• EXERCISE DIRECTIONS: Give back exactly the first lines of the entries below, through the line with "output logic [PC_WIDTH-1:0]".

(RECORDS PROVIDED Opens)

--- src/rtl/pipeline_ctrl.sv ---
// pipeline_ctrl: hazard/sequencing controller for the swt16 pipeline.
// Tracks EX/MEM register writes, drives load-use stall, flush, PC redirect and forwarding selects.
`default_nettype none

module pipeline_ctrl #(
   parameter int REG_IDX_WIDTH  = 4,
   parameter int PC_WIDTH       = 12,
   parameter int FLUSH_CYCLES   = 2,
   parameter int PERF_CNT_WIDTH = 16
) (
   input  logic                      clock,
   input  logic                      reset,
   input  logic                      id_valid,
   input  logic [REG_IDX_WIDTH-1:0]  id_src1_reg_idx,
   input  logic [REG_IDX_WIDTH-1:0]  id_src2_reg_idx,
   input  logic                      id_uses_src1,
   input  logic                      id_uses_src2,
   input  logic [REG_IDX_WIDTH-1:0]  id_res_reg_idx,
   input  logic                      id_act_write_res_to_reg,
   input  logic                      id_act_load_dmem,
   input  logic                      ex_act_jump,
   input  logic [PC_WIDTH-1:0]       ex_jump_target,
   output logic                      out_stall,
   output logic                      out_flush,
   output logic                      out_pc_sel_jump,
   output logic [PC_WIDTH-1:0]       out_jump_target,
   output logic [1:0]                out_fwd_src1_sel,
   output logic [1:0]                out_fwd_src2_sel,
   output logic [PERF_CNT_WIDTH-1:0] out_stall_count
);

   localparam int          FC_W      = 3;
   localparam logic [FC_W-1:0] FC_RELOAD = FC_W'(FLUSH_CYCLES - 1);
   localparam logic [1:0]  SEL_RF    = 2'd0;
   localparam logic [1:0]  SEL_EX    = 2'd1;
   localparam logic [1:0]  SEL_MEM   = 2'd2;

   logic                      ex_vld;
   logic [REG_IDX_WIDTH-1:0]  ex_idx;
   logic                      ex_is_load;
   logic                      mem_vld;
   logic [REG_IDX_WIDTH-1:0]  mem_idx;
   logic [FC_W-1:0]           flush_cnt;
   logic [PERF_CNT_WIDTH-1:0] stall_cnt;

   logic       ex_hit1, ex_hit2, mem_hit1, mem_hit2;
   logic       flush_raw, stall_raw;
   logic [1:0] fwd1_raw, fwd2_raw;

   always_comb begin
      ex_hit1  = id_uses_src1 & ex_vld  & (id_src1_reg_idx == ex_idx);
      ex_hit2  = id_uses_src2 & ex_vld  & (id_src2_reg_idx == ex_idx);
      mem_hit1 = id_uses_src1 & mem_vld & (id_src1_reg_idx == mem_idx);
      mem_hit2 = id_uses_src2 & mem_vld & (id_src2_reg_idx == mem_idx);

      flush_raw = ex_act_jump | (flush_cnt != '0);
      stall_raw = id_valid & ~flush_raw & ex_is_load & (ex_hit1 | ex_hit2);

      // A load in EX cannot forward; its operand falls through to the MEM check.
      fwd1_raw = SEL_RF;
      if (ex_hit1 & ~ex_is_load) fwd1_raw = SEL_EX;
      else if (mem_hit1)         fwd1_raw = SEL_MEM;

      fwd2_raw = SEL_RF;
      if (ex_hit2 & ~ex_is_load) fwd2_raw = SEL_EX;
      else if (mem_hit2)         fwd2_raw = SEL_MEM;
   end

   // Combinational outputs are forced to zero for as long as reset is held.
   always_comb begin
      out_stall        = reset & stall_raw;
      out_flush        = reset & flush_raw;
      out_pc_sel_jump  = reset & ex_act_jump;
      out_jump_target  = (reset & ex_act_jump) ? ex_jump_target : '0;
      out_fwd_src1_sel = reset ? fwd1_raw : SEL_RF;
      out_fwd_src2_sel = reset ? fwd2_raw : SEL_RF;
      out_stall_count  = stall_cnt;
   end

   always_ff @(posedge clock or negedge reset) begin
      if (!reset) begin
         ex_vld     <= 1'b0;
         ex_idx     <= '0;
         ex_is_load <= 1'b0;
         mem_vld    <= 1'b0;
         mem_idx    <= '0;
         flush_cnt  <= '0;
         stall_cnt  <= '0;
      end else begin
         mem_vld <= ex_vld;
         mem_idx <= ex_idx;

         if (stall_raw | flush_raw) begin
            ex_vld     <= 1'b0;
            ex_is_load <= 1'b0;
         end else begin
            ex_vld     <= id_valid & id_act_write_res_to_reg;
            ex_is_load <= id_valid & id_act_write_res_to_reg & id_act_load_dmem;
         end
         ex_idx <= id_res_reg_idx;

         if (ex_act_jump)            flush_cnt <= FC_RELOAD;
         else if (flush_cnt != '0)   flush_cnt <= flush_cnt - 1'b1;

         if (stall_raw && (stall_cnt != '1)) stall_cnt <= stall_cnt + 1'b1;
      end
   end

endmodule

`default_nettype wire
--- config.mk ---
export PLATFORM = sky130hd
export DESIGN_NAME = pipeline_ctrl
export DESIGN_NICKNAME = d
export VERILOG_FILES = /design/src/rtl/pipeline_ctrl.sv
export SDC_FILE = /design/constraint.sdc
export NUM_CORES = 1
export LEC_CHECK = 0
export BUFFER_PORTS_ARGS = -buffer_cell sky130_fd_sc_hd__buf_2
export CAP_MARGIN = 20
export CORE_ASPECT_RATIO = 1.5
export CORE_MARGIN = 3
export CORE_UTILIZATION = 40
export CTS_BUF_LIST = sky130_fd_sc_hd__clkbuf_4 sky130_fd_sc_hd__clkbuf_8
export DETAILED_ROUTE_END_ITERATION = 6
export PLACE_DENSITY = 0.66
export SLEW_MARGIN = 20
export SYNTH_ARGS = -nofsm -noshare
export SYNTH_HDL_FRONTEND = slang
export SYNTH_SLANG_ARGS = --single-unit
--- constraint.sdc ---
create_clock -name clock -period 2.8 [get_ports clock]
set_input_delay 0.56 -clock clock [delete_from_list [all_inputs] [get_ports clock]]
set_output_delay 0.56 -clock clock [all_outputs]
set_load 0.03 [all_outputs]
==> impl_metrics.tcl <==
set metrics [dict create \
    finalHoldViolCount 0 \
    critical_path.top_delay_family "adder cells" \
    nNetsFinal 268 \
    die_h_um 85.8 \
    r2r-end "out_stall_count[12]$_DFFE_PN0P_" \
    cts_sinks 30 \
    p_per_area_nw_per_um2 472 \
    synth_top_area_cell "dfrtp_1" \
    clk_path_buf_depth 2 \
    grt_use_met1_pct 19.7 \
    cp_num_buf_inv 2 \
    met3_usage_pct 3.92 \
    ioPinCount 67 \
    hp-class "in2async" \
    critPathRequiredTime_ns 2.24 \
    startpoint_type "flip-flop" \
    ys_ff_latch 30 \
    grt_util_met2_pct 26.0 \
    synth-edff-count 0 \
    tightestPinTransition_ns 0.395 \
    synthTopCellsByArea "dfrtp_1 44%, xnor2_1 11%, and3_1 6.6%" \
    cts-resized-gates 0 \
    clk_latency_ns 0.27 \
    synth_area_per_cell_um2 10.5 \
    seq_area_um2 751 \
    crit_arrival_ns 1.79 \
    grt_overflow_total 0 \
    drive_gt1_share_pct 39.7 \
    status "finished clean" \
    vias 1434 \
    ys_async_sr_fraction_pct 100 \
    fp.dieArea_um2 5080 \
    end_kind "output pin" \
    rows 28 \
    grt_max_degree 25 \
    clk_pin_slew_worst_paths_ns 0.06 \
    multiInputGateArea_um2 880 \
    area_delta_synth_final_pct 26.7 \
    worstPathCellList "inv_1 -> ha_1 -> ha_1 -> nand4b_1 -> a211oi_1 -> buf_2" \
    track_usage_pct 16.2 \
    yosys.area.top_type_share_pct 44.2 \
    route.detailed.drc 0 \
    ys_types 33 \
    io_buffers 66 \
    firstDrtPassIters 4 \
    busiest_layer "met2" \
    ys_seq_area_share_pct 44.2 \
    antenna_cells 0 \
    viasPerCell 5.14 \
    cts_tree "built" \
    fp.dieW_um 59.2 \
    period_share_pct 83.9 \
    reg2regPathDepth 8 \
    cts_root_buffer "clkbuf_8" \
    synth_cells 162 \
    vdd.ir_drop.worst_mv 0.376 \
    setup_viol 0 \
    slowest_stage "dfrtp_1" \
    max_stage_delay_ns 0.39 \
    worstReg2RegStart "flush_cnt[0]$_DFFE_PN0P_" \
    antenna_found_initial 0 \
    maxCapViolations 0 \
    gp_congestion 0.823 \
    cpMostUsedCell "ha_1" \
    syn_nets 197 \
    fillers 382 \
    drtIter0Drc 48 \
    place_inst 271 \
    stdcell_count 279 \
    post_cts_buffers 0 \
    wl_per_cell_um 13.3 \
    tns_ns 0 \
    grt_first_pass_wirelength_um 6260 \
    placed_area_um2 2060 \
    htree_num_levels 2 \
    core-area_um2 4030 \
    rsz0062_at_grt "false" \
    synth_area_um2 1700 \
    routed_wl_um 3700 \
    finalPower_mw 1.02 \
    period_minus_slack_ns 2.35 \
    p_leak_nw 1.13 \
    grt_pass1_vias 1388 \
    cp_max_fo 7 \
    fin_skew_ns 0.00239 \
    ys_warn_count 0 \
    fmax_mhz 426 \
    cts_buffers 5 \
    drtAntennaViolNets 0 \
    finalMaxSlewViolations 0 \
    ys.flop_type "dfrtp_1" \
    hpwl_um 2970 \
    worstSetupPathType "reg2out" \
    hold_buffers 0 \
    maxSlewHeadroom_pct 73.6 \
    rrSetupSlack_ns 0.54 \
    fin_area_um2 2150 \
    initial_core_util_pct 42.2 \
]
==> worst reg2reg max path, stage by stage (launching register included) <==
cell     delay [ns]
dfrtp_1        0.39
inv_1          0.07
ha_1           0.14
ha_1           0.29
nor2b_4        0.22
and3_1         0.16
a32o_2         0.39
nand4_1        0.17
mux2_1         0.33
==> Yosys cell counts, types with 2 or more instances <==
cell type	n
nor3_1	6
xor2_1	8
nand3_2	5
nand3_1	8
nand4_1	8
a21oi_1	3
buf_6	2
and4_1	2
nor3_2	2
inv_1	5
nor2_1	12
dfrtp_1	30
and2_1	2
nand2b_1	2
nand2_1	6
clkbuf_1	2
nand2_2	3
ha_1	3
and3_1	18
xnor2_1	22
==> kinds of logic (layout without fill, tap and decap cells) <==
kind of cell	after synthesis	after routing	synth area share, %
fa+ha+maj	3	3	2.21
buf+inv	10	82	4.05
compound gates	7	7	2.80
simple gates	80	80	29.8
flops	30	30	44.2
mux	2	2	1.55
xor+xnor	30	30	15.5
==> state kept, by name, summed over array words and instances, names as in the netlist <==
name and cells:
ex_idx 4, flush_cnt 3, out_stall_count 16, ex_vld 1
mem_idx 4, mem_vld 1, ex_is_load 1
==> worst max-delay path by stage <==
stage / startpoint / endpoint / slack (ns) / cells past startpoint
finish: flush_cnt[0]$_DFFE_PN0P_ / out_stall / 0.45 / 6
detailed placement: flush_cnt[0]$_DFFE_PN0P_ / out_stall_count[9]$_DFFE_PN0P_ / 0.51 / 9
floorplan: id_src1_reg_idx[0] / out_stall / 0.45 / 4
global placement: flush_cnt[0]$_DFFE_PN0P_ / out_stall_count[9]$_DFFE_PN0P_ / 0.53 / 9
CTS: flush_cnt[0]$_DFFE_PN0P_ / out_stall / 0.40 / 6
global route: flush_cnt[0]$_DFFE_PN0P_ / out_stall / 0.30 / 6
==> through the flow <==
step	hold slack [ns]	util [%]	setup WS, ns
after floorplan	0.264	-	0.446
after global placement	0.397	51.1	0.525
after detailed placement	0.396	51.1	0.512
after CTS	0.200	53.4	0.401
after global routing	0.214	53.4	0.300
final	0.208	53.4	0.451
==> metal layers <==
metal	share of wire, %	routed length, µm
met5	0	0
met4	2.5	94
met3	8.8	326
met2	50	1860
met1	38	1420
==> layout make-up <==
class | instances | area share, %
multi-input combinational | 122 | 40.8
sequential | 30 | 34.9
timing repair buffer | 69 | 16.4
clock buffer | 6 | 3.83
tap | 45 | 2.61
inverter | 5 | 0.872
clock inverter | 2 | 0.581
==> power by group <==
group / internal (mW) / total [mW] / leakage (nW) / switching [mW]
logic: 0.0828 / 0.190 / 0.687 / 0.108
registers: 0.457 / 0.473 / 0.396 / 0.0160
clock network: 0.197 / 0.354 / 0.0472 / 0.157
==> placed cells by master (no fill, tap or decap), types with 2 or more instances in the layout <==
cell type	instances
buf_2	66
dfrtp_1	30
xnor2_1	22
and3_1	18
nor2_1	12
xor2_1	8
nand3_1	8
nand4_1	8
nand2_1	6
nor3_1	6
clkbuf_8	6
inv_1	5
nand3_2	5
nand2_2	3
a21oi_1	3
ha_1	3
buf_4	3
nand2b_1	2
and2_1	2
and4_1	2
nor3_2	2
(Power assumes the default switching activity.)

(RECORDS PROVIDED Closes)

• WRITTEN ANSWER:
--- src/rtl/pipeline_ctrl.sv ---
// pipeline_ctrl: hazard/sequencing controller for the swt16 pipeline.
// Tracks EX/MEM register writes, drives load-use stall, flush, PC redirect and forwarding selects.
`default_nettype none

module pipeline_ctrl #(
   parameter int REG_IDX_WIDTH  = 4,
   parameter int PC_WIDTH       = 12,
   parameter int FLUSH_CYCLES   = 2,
   parameter int PERF_CNT_WIDTH = 16
) (
   input  logic                      clock,
   input  logic                      reset,
   input  logic                      id_valid,
   input  logic [REG_IDX_WIDTH-1:0]  id_src1_reg_idx,
   input  logic [REG_IDX_WIDTH-1:0]  id_src2_reg_idx,
   input  logic                      id_uses_src1,
   input  logic                      id_uses_src2,
   input  logic [REG_IDX_WIDTH-1:0]  id_res_reg_idx,
   input  logic                      id_act_write_res_to_reg,
   input  logic                      id_act_load_dmem,
   input  logic                      ex_act_jump,
   input  logic [PC_WIDTH-1:0]       ex_jump_target,
   output logic                      out_stall,
   output logic                      out_flush,
   output logic                      out_pc_sel_jump,
   output logic [PC_WIDTH-1:0]       out_jump_target,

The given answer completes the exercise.